Background: AVN944 is an uncompetitive inhibitor of inosine monophosphate dehydrogenase (IMPDH) that catalyzes the rate limiting step in the synthesis of guanine nucleotides. In vitro studies have demonstrated its efficacy in inducing apoptosis in leukemic cell lines. Between 01/06 and 7/07 a total of 117 cycles of AVN944 were administered to 50 patients (pts) with advanced hematologic malignancies (AML = 26, multiple myeloma = 15, CLL = 6, ALL = 2, and NHL = 1) at dose levels of 25 mg, 50 mg, 75 mg, 100 mg, 125 mg, 150 mg, 200 mg, and 250 mg bid po x 21d every 28 d. The study employed open label dose escalation with safety, pK, IMPDH activity, gene expression biomarkers, & efficacy endpoints. Biomarker evaluations in AML pts were most useful since AML blasts could be obtained from the peripheral blood in most subjects.

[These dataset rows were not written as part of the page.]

What follows belongs to an exercise in optimizing a design on an open flow for small area and a short achievable clock period; a production flow would make more cautious choices.
Where RTL was checked, it was by simulation tests only, not by an equivalence proof against the original.
The RTL of run 2 was laid out without a check of its function.

## flow/design.v (module list and top-level ports; edited modules follow where they fit)
// module bubble_sort: 888 lines
// module sort_mux16: 5 lines
// module sort_mux1: 3 lines
// module sort_inv: 3 lines
// module sort_inv16: 3 lines
// module sort_cmp: 26 lines
// module sort_xnor: 3 lines
// module sort_mux2i: 3 lines
// module sort_nand2: 3 lines
// module sort_nor2: 3 lines
module bubble_sort (
    input  logic         clk,
    input  logic         rst_n,
    input  logic         in_vld,
    input  logic [255:0] data_in,
    output logic         out_vld,
    output logic [255:0] data_o
);
  // ...
==> flow/flow/run.sh <==
#!/bin/bash
# The standard layout (standard.sh: the standard synthesis and ORFS steps
# unchanged), except that the buffer ORFS puts on every input and output port
# is a sky130_fd_sc_hd__buf_1 instead of the cell buffer_ports picks by default.
set -euo pipefail
bash standard.sh "BUFFER_PORTS_ARGS=-buffer_cell sky130_fd_sc_hd__buf_1" finish > standard.log 2>&1
==> flow/standard.sh <==
#!/bin/bash
# synth_recipe.tcl (not shown) runs the flow's synth.tcl, then flattens the netlist and writes it again
# the make line also repeats each setting of config.mk as NAME=value (left out here)
make -C /OpenROAD-flow-scripts/flow DESIGN_CONFIG=/design/flow/config.mk WORK_HOME=/design/flow/orfs CLKGATE_MAP_FILE= SYNTH_SCRIPT=/design/flow/synth_recipe.tcl "${@:-finish}"
==> flow/config.mk <==
export PLATFORM = sky130hd
export DESIGN_NAME = bubble_sort
export DESIGN_NICKNAME = bubble_sort
export VERILOG_FILES = /design/flow/design.v
export SDC_FILE = /design/flow/constraint.sdc
export NUM_CORES = 4
export LEC_CHECK = 0
export CAP_MARGIN = 20
export CORE_MARGIN = 2
export CORE_UTILIZATION = 55
export CTS_CLUSTER_DIAMETER = 120
export CTS_CLUSTER_SIZE = 30
export SLEW_MARGIN = 20
export SYNTH_HIERARCHICAL = 1
export SYNTH_MINIMUM_KEEP_SIZE = 0
==> flow/constraint.sdc <==
create_clock -name core_clock -period 45.0 [get_ports {clk}]
set_input_delay 9.0000 -clock core_clock [delete_from_list [all_inputs] [get_ports {clk}]]
set_output_delay 9.0000 -clock core_clock [all_outputs]
set_load 0.01 [all_outputs]
==> impl_metrics.ini, run 1 <==
[critical_path]
cp-startpoint = r2_3[1]
cp_slowest_cell = dfxtp_1
crit_chain = buf_1
path_delay_family = flip-flops
criticalPathCategory = flip-flop to output port
worstPathArrival_ns = 1.20
cp_num_buf_inv = 1
cp_max_fo = 1

[yosys]
synth_async_sr_flop_share_pct = 0.385
synth_top_family_by_area = compound AO/OA/AOI/OAI gates
avgSynthCellArea_um2 = 8.67
synthXorXnorAreaFrac_pct = 16.2
synth-seq-area-share_pct = 32.0

[run]
cap_violations = 0

[drt]
wirelength_um = 192000
first_pass_iters = 9
drc = 0
highest_layer = met4

[sta]
tightest_slew_ns = 1.30
worst_slack_ns = 34.80

[die]
die_w_um = 302
num_rows = 109

[clock_tree]
cts_buffers = 30
clock_sinks = 779

[layout]
clkbuf_count = 32
design.seq.count = 779

[global_routing]
overflow = 0
grt_util_met3_pct = 5.33

[place]
placed_cells = 7311

[run_status]
status = complete, no violations

[worst_hold_path]
min_from = r1_15[6]
==> inputs of run 2 (changes only) <==
--- a/flow/design.v
+++ b/flow/design.v
@@ -637,19 +637,19 @@
     sort_mux16 u_l_6_11_14 (.a(r1_11), .b(r1_14), .s(sl_6_11_14), .sn(snl_6_11_14), .y(lo_6_11_14));
     logic s_7_2_4;
     sort_cmp u_c_7_2_4 (.x(hi_6_2_6), .y(lo_6_1_4), .lt(s_7_2_4));
     logic [15:0] iv0;
     sort_inv16 u_iv0 (.a(lo_6_2_6), .y(iv0));
     logic s_7_3_6;
     sort_cmp u_c_7_3_6 (.x(iv0), .y(r1_3), .lt(s_7_3_6));
     logic [15:0] iv1;
-    sort_inv16 u_iv1 (.a(r1_12), .y(iv1));
+    sort_inv16 u_iv1 (.a(hi_6_9_13), .y(iv1));
     logic s_7_9_12;
-    sort_cmp u_c_7_9_12 (.x(hi_6_9_13), .y(iv1), .lt(s_7_9_12));
+    sort_cmp u_c_7_9_12 (.x(r1_12), .y(iv1), .lt(s_7_9_12));
     logic s_7_11_13;
     sort_cmp u_c_7_11_13 (.x(hi_6_11_14), .y(lo_6_9_13), .lt(s_7_11_13));
     logic [15:0] hi_7_2_4, lo_7_2_4;
     logic t_7_2_4;
     sort_inv u_it_7_2_4 (.a(s_7_2_4), .y(t_7_2_4));
     logic snh_7_2_4, snl_7_2_4, sh_7_2_4, sl_7_2_4;
     sort_inv u_ih_7_2_4 (.a(s_7_2_4), .y(snh_7_2_4));
     sort_inv u_il_7_2_4 (.a(s_7_2_4), .y(snl_7_2_4));
@@ -670,40 +670,36 @@
     logic [15:0] hi_7_9_12, lo_7_9_12;
     logic t_7_9_12;
     sort_inv u_it_7_9_12 (.a(s_7_9_12), .y(t_7_9_12));
     logic snh_7_9_12, snl_7_9_12, sh_7_9_12, sl_7_9_12;
     sort_inv u_ih_7_9_12 (.a(s_7_9_12), .y(snh_7_9_12));
     sort_inv u_il_7_9_12 (.a(s_7_9_12), .y(snl_7_9_12));
     sort_inv u_jh_7_9_12 (.a(t_7_9_12), .y(sh_7_9_12));
     sort_inv u_jl_7_9_12 (.a(t_7_9_12), .y(sl_7_9_12));
-    sort_mux16 u_h_7_9_12 (.a(iv1), .b(hi_6_9_13), .s(sh_7_9_12), .sn(snh_7_9_12), .y(hi_7_9_12));
-    sort_mux16 u_l_7_9_12 (.a(hi_6_9_13), .b(iv1), .s(sl_7_9_12), .sn(snl_7_9_12), .y(lo_7_9_12));
+    sort_mux16 u_h_7_9_12 (.a(r1_12), .b(iv1), .s(sh_7_9_12), .sn(snh_7_9_12), .y(hi_7_9_12));
+    sort_mux16 u_l_7_9_12 (.a(iv1), .b(r1_12), .s(sl_7_9_12), .sn(snl_7_9_12), .y(lo_7_9_12));
     logic [15:0] hi_7_11_13, lo_7_11_13;
     logic t_7_11_13;
     sort_inv u_it_7_11_13 (.a(s_7_11_13), .y(t_7_11_13));
     logic snh_7_11_13, snl_7_11_13, sh_7_11_13, sl_7_11_13;
     sort_inv u_ih_7_11_13 (.a(s_7_11_13), .y(snh_7_11_13));
     sort_inv u_il_7_11_13 (.a(s_7_11_13), .y(snl_7_11_13));
     sort_inv u_jh_7_11_13 (.a(t_7_11_13), .y(sh_7_11_13));
     sort_inv u_jl_7_11_13 (.a(t_7_11_13), .y(sl_7_11_13));
     sort_mux16 u_h_7_11_13 (.a(lo_6_9_13), .b(hi_6_11_14), .s(sh_7_11_13), .sn(snh_7_11_13), .y(hi_7_11_13));
     sort_mux16 u_l_7_11_13 (.a(hi_6_11_14), .b(lo_6_9_13), .s(sl_7_11_13), .sn(snl_7_11_13), .y(lo_7_11_13));
     logic s_8_3_5;
     sort_cmp u_c_8_3_5 (.x(hi_7_3_6), .y(hi_6_5_8), .lt(s_8_3_5));
     logic s_8_6_8;
     sort_cmp u_c_8_6_8 (.x(lo_7_3_6), .y(lo_6_5_8), .lt(s_8_6_8));
-    logic [15:0] iv2;
-    sort_inv16 u_iv2 (.a(hi_7_9_12), .y(iv2));
     logic s_8_7_9;
-    sort_cmp u_c_8_7_9 (.x(hi_6_7_10), .y(iv2), .lt(s_8_7_9));
-    logic [15:0] iv3;
-    sort_inv16 u_iv3 (.a(lo_7_9_12), .y(iv3));
+    sort_cmp u_c_8_7_9 (.x(hi_6_7_10), .y(hi_7_9_12), .lt(s_8_7_9));
     logic s_8_10_12;
-    sort_cmp u_c_8_10_12 (.x(lo_6_7_10), .y(iv3), .lt(s_8_10_12));
+    sort_cmp u_c_8_10_12 (.x(lo_6_7_10), .y(lo_7_9_12), .lt(s_8_10_12));
     logic [15:0] hi_8_3_5, lo_8_3_5;
     logic t_8_3_5;
     sort_inv u_it_8_3_5 (.a(s_8_3_5), .y(t_8_3_5));
     logic snh_8_3_5, snl_8_3_5, sh_8_3_5, sl_8_3_5;
     sort_inv u_ih_8_3_5 (.a(s_8_3_5), .y(snh_8_3_5));
     sort_inv u_il_8_3_5 (.a(s_8_3_5), .y(snl_8_3_5));
     sort_inv u_jh_8_3_5 (.a(t_8_3_5), .y(sh_8_3_5));
     sort_inv u_jl_8_3_5 (.a(t_8_3_5), .y(sl_8_3_5));
@@ -722,28 +718,28 @@
     logic [15:0] hi_8_7_9, lo_8_7_9;
     logic t_8_7_9;
     sort_inv u_it_8_7_9 (.a(s_8_7_9), .y(t_8_7_9));
     logic snh_8_7_9, snl_8_7_9, sh_8_7_9, sl_8_7_9;
     sort_inv u_ih_8_7_9 (.a(s_8_7_9), .y(snh_8_7_9));
     sort_inv u_il_8_7_9 (.a(s_8_7_9), .y(snl_8_7_9));
     sort_inv u_jh_8_7_9 (.a(t_8_7_9), .y(sh_8_7_9));
     sort_inv u_jl_8_7_9 (.a(t_8_7_9), .y(sl_8_7_9));
-    sort_mux16 u_h_8_7_9 (.a(iv2), .b(hi_6_7_10), .s(sh_8_7_9), .sn(snh_8_7_9), .y(hi_8_7_9));
-    sort_mux16 u_l_8_7_9 (.a(hi_6_7_10), .b(iv2), .s(sl_8_7_9), .sn(snl_8_7_9), .y(lo_8_7_9));
+    sort_mux16 u_h_8_7_9 (.a(hi_7_9_12), .b(hi_6_7_10), .s(sh_8_7_9), .sn(snh_8_7_9), .y(hi_8_7_9));
+    sort_mux16 u_l_8_7_9 (.a(hi_6_7_10), .b(hi_7_9_12), .s(sl_8_7_9), .sn(snl_8_7_9), .y(lo_8_7_9));
     logic [15:0] hi_8_10_12, lo_8_10_12;
     logic t_8_10_12;
     sort_inv u_it_8_10_12 (.a(s_8_10_12), .y(t_8_10_12));
     logic snh_8_10_12, snl_8_10_12, sh_8_10_12, sl_8_10_12;
     sort_inv u_ih_8_10_12 (.a(s_8_10_12), .y(snh_8_10_12));
     sort_inv u_il_8_10_12 (.a(s_8_10_12), .y(snl_8_10_12));
     sort_inv u_jh_8_10_12 (.a(t_8_10_12), .y(sh_8_10_12));
     sort_inv u_jl_8_10_12 (.a(t_8_10_12), .y(sl_8_10_12));
-    sort_mux16 u_h_8_10_12 (.a(iv3), .b(lo_6_7_10), .s(sh_8_10_12), .sn(snh_8_10_12), .y(hi_8_10_12));
-    sort_mux16 u_l_8_10_12 (.a(lo_6_7_10), .b(iv3), .s(sl_8_10_12), .sn(snl_8_10_12), .y(lo_8_10_12));
+    sort_mux16 u_h_8_10_12 (.a(lo_7_9_12), .b(lo_6_7_10), .s(sh_8_10_12), .sn(snh_8_10_12), .y(hi_8_10_12));
+    sort_mux16 u_l_8_10_12 (.a(lo_6_7_10), .b(lo_7_9_12), .s(sl_8_10_12), .sn(snl_8_10_12), .y(lo_8_10_12));
     logic s_9_3_4;
     sort_cmp u_c_9_3_4 (.x(lo_7_2_4), .y(hi_8_3_5), .lt(s_9_3_4));
     logic s_9_5_6;
     sort_cmp u_c_9_5_6 (.x(hi_8_6_8), .y(lo_8_3_5), .lt(s_9_5_6));
     logic s_9_7_8;
     sort_cmp u_c_9_7_8 (.x(lo_8_6_8), .y(hi_8_7_9), .lt(s_9_7_8));
     logic s_9_9_10;
     sort_cmp u_c_9_9_10 (.x(hi_8_10_12), .y(lo_8_7_9), .lt(s_9_9_10));
@@ -794,52 +790,52 @@
     sort_inv u_it_9_11_12 (.a(s_9_11_12), .y(t_9_11_12));
     logic snh_9_11_12, snl_9_11_12, sh_9_11_12, sl_9_11_12;
     sort_inv u_ih_9_11_12 (.a(s_9_11_12), .y(snh_9_11_12));
     sort_inv u_il_9_11_12 (.a(s_9_11_12), .y(snl_9_11_12));
     sort_inv u_jh_9_11_12 (.a(t_9_11_12), .y(sh_9_11_12));
     sort_inv u_jl_9_11_12 (.a(t_9_11_12), .y(sl_9_11_12));
     sort_mux16 u_h_9_11_12 (.a(lo_8_10_12), .b(hi_7_11_13), .s(sh_9_11_12), .sn(snh_9_11_12), .y(hi_9_11_12));
     sort_mux16 u_l_9_11_12 (.a(hi_7_11_13), .b(lo_8_10_12), .s(sl_9_11_12), .sn(snl_9_11_12), .y(lo_9_11_12));
+    logic [15:0] iv2;
+    sort_inv16 u_iv2 (.a(lo_9_5_6), .y(iv2));
+    logic [15:0] iv3;
+    sort_inv16 u_iv3 (.a(hi_9_7_8), .y(iv3));
     logic s_10_6_7;
-    sort_cmp u_c_10_6_7 (.x(lo_9_5_6), .y(hi_9_7_8), .lt(s_10_6_7));
+    sort_cmp u_c_10_6_7 (.x(iv3), .y(iv2), .lt(s_10_6_7));
+    logic [15:0] iv4;
+    sort_inv16 u_iv4 (.a(lo_9_7_8), .y(iv4));
+    logic [15:0] iv5;
+    sort_inv16 u_iv5 (.a(hi_9_9_10), .y(iv5));
     logic s_10_8_9;
-    sort_cmp u_c_10_8_9 (.x(lo_9_7_8), .y(hi_9_9_10), .lt(s_10_8_9));
+    sort_cmp u_c_10_8_9 (.x(iv5), .y(iv4), .lt(s_10_8_9));
     logic [15:0] hi_10_6_7, lo_10_6_7;
     logic t_10_6_7;
     sort_inv u_it_10_6_7 (.a(s_10_6_7), .y(t_10_6_7));
     logic snh_10_6_7, snl_10_6_7, sh_10_6_7, sl_10_6_7;
     sort_inv u_ih_10_6_7 (.a(s_10_6_7), .y(snh_10_6_7));
     sort_inv u_il_10_6_7 (.a(s_10_6_7), .y(snl_10_6_7));
     sort_inv u_jh_10_6_7 (.a(t_10_6_7), .y(sh_10_6_7));
     sort_inv u_jl_10_6_7 (.a(t_10_6_7), .y(sl_10_6_7));
-    sort_mux16 u_h_10_6_7 (.a(hi_9_7_8), .b(lo_9_5_6), .s(sh_10_6_7), .sn(snh_10_6_7), .y(hi_10_6_7));
-    sort_mux16 u_l_10_6_7 (.a(lo_9_5_6), .b(hi_9_7_8), .s(sl_10_6_7), .sn(snl_10_6_7), .y(lo_10_6_7));
+    sort_mux16 u_h_10_6_7 (.a(iv3), .b(iv2), .s(sh_10_6_7), .sn(snh_10_6_7), .y(hi_10_6_7));
+    sort_mux16 u_l_10_6_7 (.a(iv2), .b(iv3), .s(sl_10_6_7), .sn(snl_10_6_7), .y(lo_10_6_7));
     logic [15:0] hi_10_8_9, lo_10_8_9;
     logic t_10_8_9;
     sort_inv u_it_10_8_9 (.a(s_10_8_9), .y(t_10_8_9));
     logic snh_10_8_9, snl_10_8_9, sh_10_8_9, sl_10_8_9;
     sort_inv u_ih_10_8_9 (.a(s_10_8_9), .y(snh_10_8_9));
     sort_inv u_il_10_8_9 (.a(s_10_8_9), .y(snl_10_8_9));
     sort_inv u_jh_10_8_9 (.a(t_10_8_9), .y(sh_10_8_9));
     sort_inv u_jl_10_8_9 (.a(t_10_8_9), .y(sl_10_8_9));
-    sort_mux16 u_h_10_8_9 (.a(hi_9_9_10), .b(lo_9_7_8), .s(sh_10_8_9), .sn(snh_10_8_9), .y(hi_10_8_9));
-    sort_mux16 u_l_10_8_9 (.a(lo_9_7_8), .b(hi_9_9_10), .s(sl_10_8_9), .sn(snl_10_8_9), .y(lo_10_8_9));
-    logic [15:0] iv4;
-    sort_inv16 u_iv4 (.a(hi_7_2_4), .y(iv4));
-    logic [15:0] iv5;
-    sort_inv16 u_iv5 (.a(hi_10_6_7), .y(iv5));
+    sort_mux16 u_h_10_8_9 (.a(iv5), .b(iv4), .s(sh_10_8_9), .sn(snh_10_8_9), .y(hi_10_8_9));
+    sort_mux16 u_l_10_8_9 (.a(iv4), .b(iv5), .s(sl_10_8_9), .sn(snl_10_8_9), .y(lo_10_8_9));
     logic [15:0] iv6;
-    sort_inv16 u_iv6 (.a(lo_10_6_7), .y(iv6));
+    sort_inv16 u_iv6 (.a(hi_7_2_4), .y(iv6));
     logic [15:0] iv7;
-    sort_inv16 u_iv7 (.a(hi_10_8_9), .y(iv7));
-    logic [15:0] iv8;
-    sort_inv16 u_iv8 (.a(lo_10_8_9), .y(iv8));
-    logic [15:0] iv9;
-    sort_inv16 u_iv9 (.a(lo_7_11_13), .y(iv9));
+    sort_inv16 u_iv7 (.a(lo_7_11_13), .y(iv7));
     logic [15:0] r2_0;
     logic [15:0] r2_1;
     logic [15:0] r2_2;
     logic [15:0] r2_3;
     logic [15:0] r2_4;
     logic [15:0] r2_5;
     logic [15:0] r2_6;
     logic [15:0] r2_7;
@@ -849,28 +845,28 @@
     logic [15:0] r2_11;
     logic [15:0] r2_12;
     logic [15:0] r2_13;
     logic [15:0] r2_14;
     logic [15:0] r2_15;
     always_ff @(posedge clk) begin
         r2_0 <= r1_0;
         r2_1 <= hi_6_1_4;
-        r2_2 <= iv4;
+        r2_2 <= iv6;
         r2_3 <= hi_9_3_4;
         r2_4 <= lo_9_3_4;
         r2_5 <= hi_9_5_6;
-        r2_6 <= iv5;
-        r2_7 <= iv6;
-        r2_8 <= iv7;
-        r2_9 <= iv8;
+        r2_6 <= hi_10_6_7;
+        r2_7 <= lo_10_6_7;
+        r2_8 <= hi_10_8_9;
+        r2_9 <= lo_10_8_9;
         r2_10 <= lo_9_9_10;
         r2_11 <= hi_9_11_12;
         r2_12 <= lo_9_11_12;
-        r2_13 <= iv9;
+        r2_13 <= iv7;
         r2_14 <= lo_6_11_14;
         r2_15 <= r1_15;
     end
     assign data_o[15:0] = r2_0;
     assign data_o[31:16] = r2_1;
     assign data_o[47:32] = r2_2;
     assign data_o[63:48] = r2_3;
     assign data_o[79:64] = r2_4;
==> flow/config.mk (replaced) <==
export PLATFORM = sky130hd
export DESIGN_NAME = bubble_sort
export DESIGN_NICKNAME = bubble_sort
export VERILOG_FILES = /design/flow/design.v
export SDC_FILE = /design/flow/constraint.sdc
export NUM_CORES = 4
export LEC_CHECK = 0
export CAP_MARGIN = 20
export CORE_MARGIN = 2
export CORE_UTILIZATION = 50
export CTS_CLUSTER_DIAMETER = 120
export CTS_CLUSTER_SIZE = 30
export SLEW_MARGIN = 20
export SYNTH_HIERARCHICAL = 1
export SYNTH_MINIMUM_KEEP_SIZE = 0
==> run 2 against run 1 <==
Against the previous run: final area increased by 0.38%; highest routed layer unchanged; synthesized cell count decreased by 0.57%; critical path type unchanged; still clean.
==> impl_metrics.ini, run 2 <==
[critical_path]
cp-start-kind = flip-flop
criticalPathCategory = flip-flop to output port
cp_num_buf_inv = 1
crit_chain = buf_1
cp_max_fo = 1
worstPathArrival_ns = 1.23
worstSetupEndpointType = output port
path_delay_family = flip-flops
critPathMaxStageDelay_ns = 0.35
required_ns = 36.00
cp_slowest_cell = dfxtp_1

[yosys]
syn_inst = 5587
yosysMostFrequentCell = o22ai_1
synth_common_cells = 1920 x o22ai_1, 900 x mux2i_1, 900 x xnor2_1
ys_ff_latch = 779
synth_async_sr_flop_share_pct = 0.385
synthSimpleGateAreaFrac_pct = 5.10
synth_nets = 5846
synth_top_cell_by_area = dfxtp_1
avgSynthCellArea_um2 = 8.70
ys.flop_type = dfxtp_1
synthMuxAreaShare_pct = 18.5
synth_area_leaders = dfxtp_1 32%, o22ai_1 25%, mux2i_1 19%, xnor2_1 16%, nand2_1 3.7%
synth_compound_area_share_pct = 24.7
synth_fa_ha_area_share_pct = 0
synth_edf_count = 0
synth_top_family_by_area = compound AO/OA/AOI/OAI gates
synth_warnings = 7
synth_cell_types = 8
synthXorXnorAreaFrac_pct = 16.2
synth-seq-area-share_pct = 32.1
yosysTopAreaCellShare_pct = 32.0
syn_area_um2 = 48600

[die]
die_w_um = 316
start_util_pct = 50.3
num_rows = 114
core_um2 = 96600
dieHeight_um = 316
ios = 516
die-area_um2 = 99700

[place]
place_congestion = 1.11
portBuffers = 515
dp_hpwl_um = 164000
placed_cells = 7402

[sta]
finalHoldViolations = 0
tns_ns = 0
fmax_ghz = 0.0977
min_period_ns = 10.23
tightest_slew_ns = 1.27
finalCritPeriodShare_pct = 22.7
relSlewSlack_pct = 15.6
rsz0062_at_grt = false
fin_skew_ns = 0.0471
slew_violations = 0
setup_viol = 0

[global_routing]
overflow = 0
grt_max_degree = 32
grt_pass1_wl_um = 285000
grt_antenna_before_repair = 1
grt_use_total_pct = 37.9
grt_pass1_vias = 43970

[layout]
final_cells = 7445
syn2layout_area_growth_pct = 9.52
drive_gt1_share_pct = 1.04
final_cell_mix = 1920 x o22ai_1, 900 x xnor2_1, 900 x mux2i_1
fin_nets = 6419
fin_util_pct = 55.1
final_common_cell = o22ai_1

[clock_tree]
cts-resized-gates = 0
hold_buffers = 0
cts_tree = yes
cts_buffers = 31
htree_levels = 1
clk_pin_slew_ns = 0.11
insertion_delay_ns = 0.71
cts_setup_buffers = 0
clock_sinks = 779
clock_path_buffers = 3
root_buffer = clkbuf_16

[drt]
vias_per_cell = 6.59
wl_per_cell_um = 27.0
first_pass_iters = 12
wirelength_um = 201000
drtIter0Drc = 6642
route.vias.total = 49028
final_antenna_net_count = 0
drc = 0

[worst_hold_path]
hold_class = flip-flop to flip-flop

[run]
cap_violations = 0

[run_status]
status = complete, no violations
[run 2: modules after synthesis, one instance, submodules excluded, a selection]
module       copies in the design  area (um^2)  cells inside
bubble_sort                     1        15600           779
sort_inv                      300         3.75             1
sort_inv16                      8         60.1            16
sort_mux1                    1920         6.26             1
sort_mux2i                    900         10.0             1
sort_nand2                    480         3.75             1
sort_nor2                     180         3.75             1
sort_xnor                     900         8.76             1
[run 2: area by class of cell]
| cell class | instances | area (um^2) |
|---|---|---|
| well taps | 1276 | 1600 |
| clock inverters | 6 | 96.3 |
| diodes | 1 | 2.50 |
| repair buffers | 540 | 2120 |
| clock buffers | 35 | 811 |
| multi-input cells | 4380 | 31400 |
| fillers | 9125 | 43300 |
| inverters | 428 | 1610 |
| flip-flops and latches | 779 | 15600 |
[run 2: worst paths after layout]
check | start | to | slack, ns | cells after the start
worst max-delay path | r2_4[13] | data_o[77] | 34.77 | 1
worst min-delay path | r1_0[11] | r2_0[11] | 0.31 | 0
worst max register to register | s_1_0_13_q | r1_3[1] | 35.37 | 33
worst min register to register | r1_0[11] | r2_0[11] | 0.31 | 0
max in group asynchronous | rst_n | vld_q[2] | 36.78 | 1
min in group asynchronous | rst_n | vld_q[0] | 8.07 | 1
[run 2: cells by family (layout without fill, tap and decap cells)]
kind of cell | after synthesis | count (layout)
other cells | 0 | 1
xor+xnor | 900 | 900
buf+inv | 428 | 1009
flops | 779 | 779
simple gates | 660 | 660
compound gates | 1920 | 1920
mux | 900 | 900
[run 2: routing by layer]
layer | global-route usage, % | up-vias | routed length, um
met2 | 61.5 | 2745 | 91000
li1 | - | 22443 | -
met3 | 5.12 | 534 | 16500
met4 | 20.7 | 0 | 12800
met1 | 48.9 | 23306 | 80200
met5 | 0 | - | 0
[run 2: through the flow]
stage	hold slack, ns	area (um^2)	worst slack (ns)
2_1_floorplan	0.310	48600	35.17
3_3_place_gp	0.311	52300	34.86
3_5_place_dp	0.312	52300	34.82
4_1_cts	0.308	53200	34.73
5_1_grt	0.314	53200	34.70
6_report	0.308	53200	34.77

port drivers added, routing unchanged:
The results above use ideal ports. As a check the final layouts listed here were re-extracted and re-timed, cells and wires unchanged.
Step 1 assumes that a clkbuf_16 drives the clock port and a buf_2 every other input.
Step 2 times the ports against the registers' clock, not the clock port: input delays grow and output delays shrink by t, the midpoint of the rising clock arrivals with the driver on.
Slacks: ideal / step 1 / step 2; pairs: ideal / step 1.
run	t (ns)	setup slack, ns	slew at the worst register clock pin (ns)
run 1	0.743	34.803 / 34.724 / 34.764	0.12 / 0.12
run 2	0.768	34.766 / 34.688 / 34.794	0.12 / 0.12
After both steps setup and hold are still met in every run listed. The setup slack of run 1, which loses most, moves by -0.079 ns with the drivers and by -0.039 ns with both steps.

Results: Pharmacokinetics corresponded to dose levels over the dose range tested with a Tmax = 1 hour, T1/2 of 1.5 hours, a mean Cmax=4060 ng/ml and AUC=12146hr*ng/ml at the 200 mg bid dose. Toxicities were generally mild-moderate and/or attributable to the underlying disease. Twenty-four SAEs were observed in 16 pts (10 w/AML; 4 w/CLL, 1w/MM, 1w/ALL). Twenty-two of the SAEs were felt to be unrelated to AVN944; 1 AVN944-related SAE/DLT was observed at both the 150 mg bid (dizziness and fever) and at the 200 mg bid (UGI mucositis w/bleeding) levels, prompting expansion of the accrual to those dose levels. Additional DLTs were not seen. Among AML pts, no protocol-defined responses were seen, but 9 of 26 pts had stable disease of 2 to 9 months’ duration. Peripheral blood mononuclear cell (mean blast percentage 78%) were obtained from all pts before and after receiving AVN944 to determine drug effects on IMPDH enzyme activity (GTP pools) and modulation of 34-gene expression biomarkers that reflect cellular and metabolic effects of AVN944, including inhibition of IMPDH activity, depletion of GTP pools, G1/S phase cell-cycle block, and apoptosis. At the highest doses tested, Western blots show IMPDH-drug binding for at least 4 hours and depletion of GTP pools relative to baseline for at least 8 hours (last time point tested). Gene expression-based biomarkers show a dynamic response in patient samples with a strong correlation of changes in gene expression with GTP pool depletion and clinically stable disease. Specifically, genes involved in cell cycle and cell division (RRM2 & ZWINT), GTP function (GNAQ & PDE7A), and apoptotic signaling (PIM1) change 2–4 fold after drug exposure compared to baseline measurements. Further, in pts naïve to AVN944 therapy, expression of genes related to drug metabolism, drug resistance and apoptosis predict for biochemical activity of AVN944. Based on these data, algorithms were applied retrospectively to define a set of gene expression biomarkers for enrichment for patients more likely to benefit from drug. This set of biomarkers will be validated for their sensitivity and specificity in identifying the most appropriate patient population in upcoming phase II trials.

Author notes

Disclosure: Employment: Employees of Avalon Pharmaceuticals (JWS, TG, DKB,MH). Consultancy: Unpaid consultant (BSM). Ownership Interests: Employees of Avalon Pharmaceuticals receive stock options as part of compensation package (JWS, TG, DKB,MH).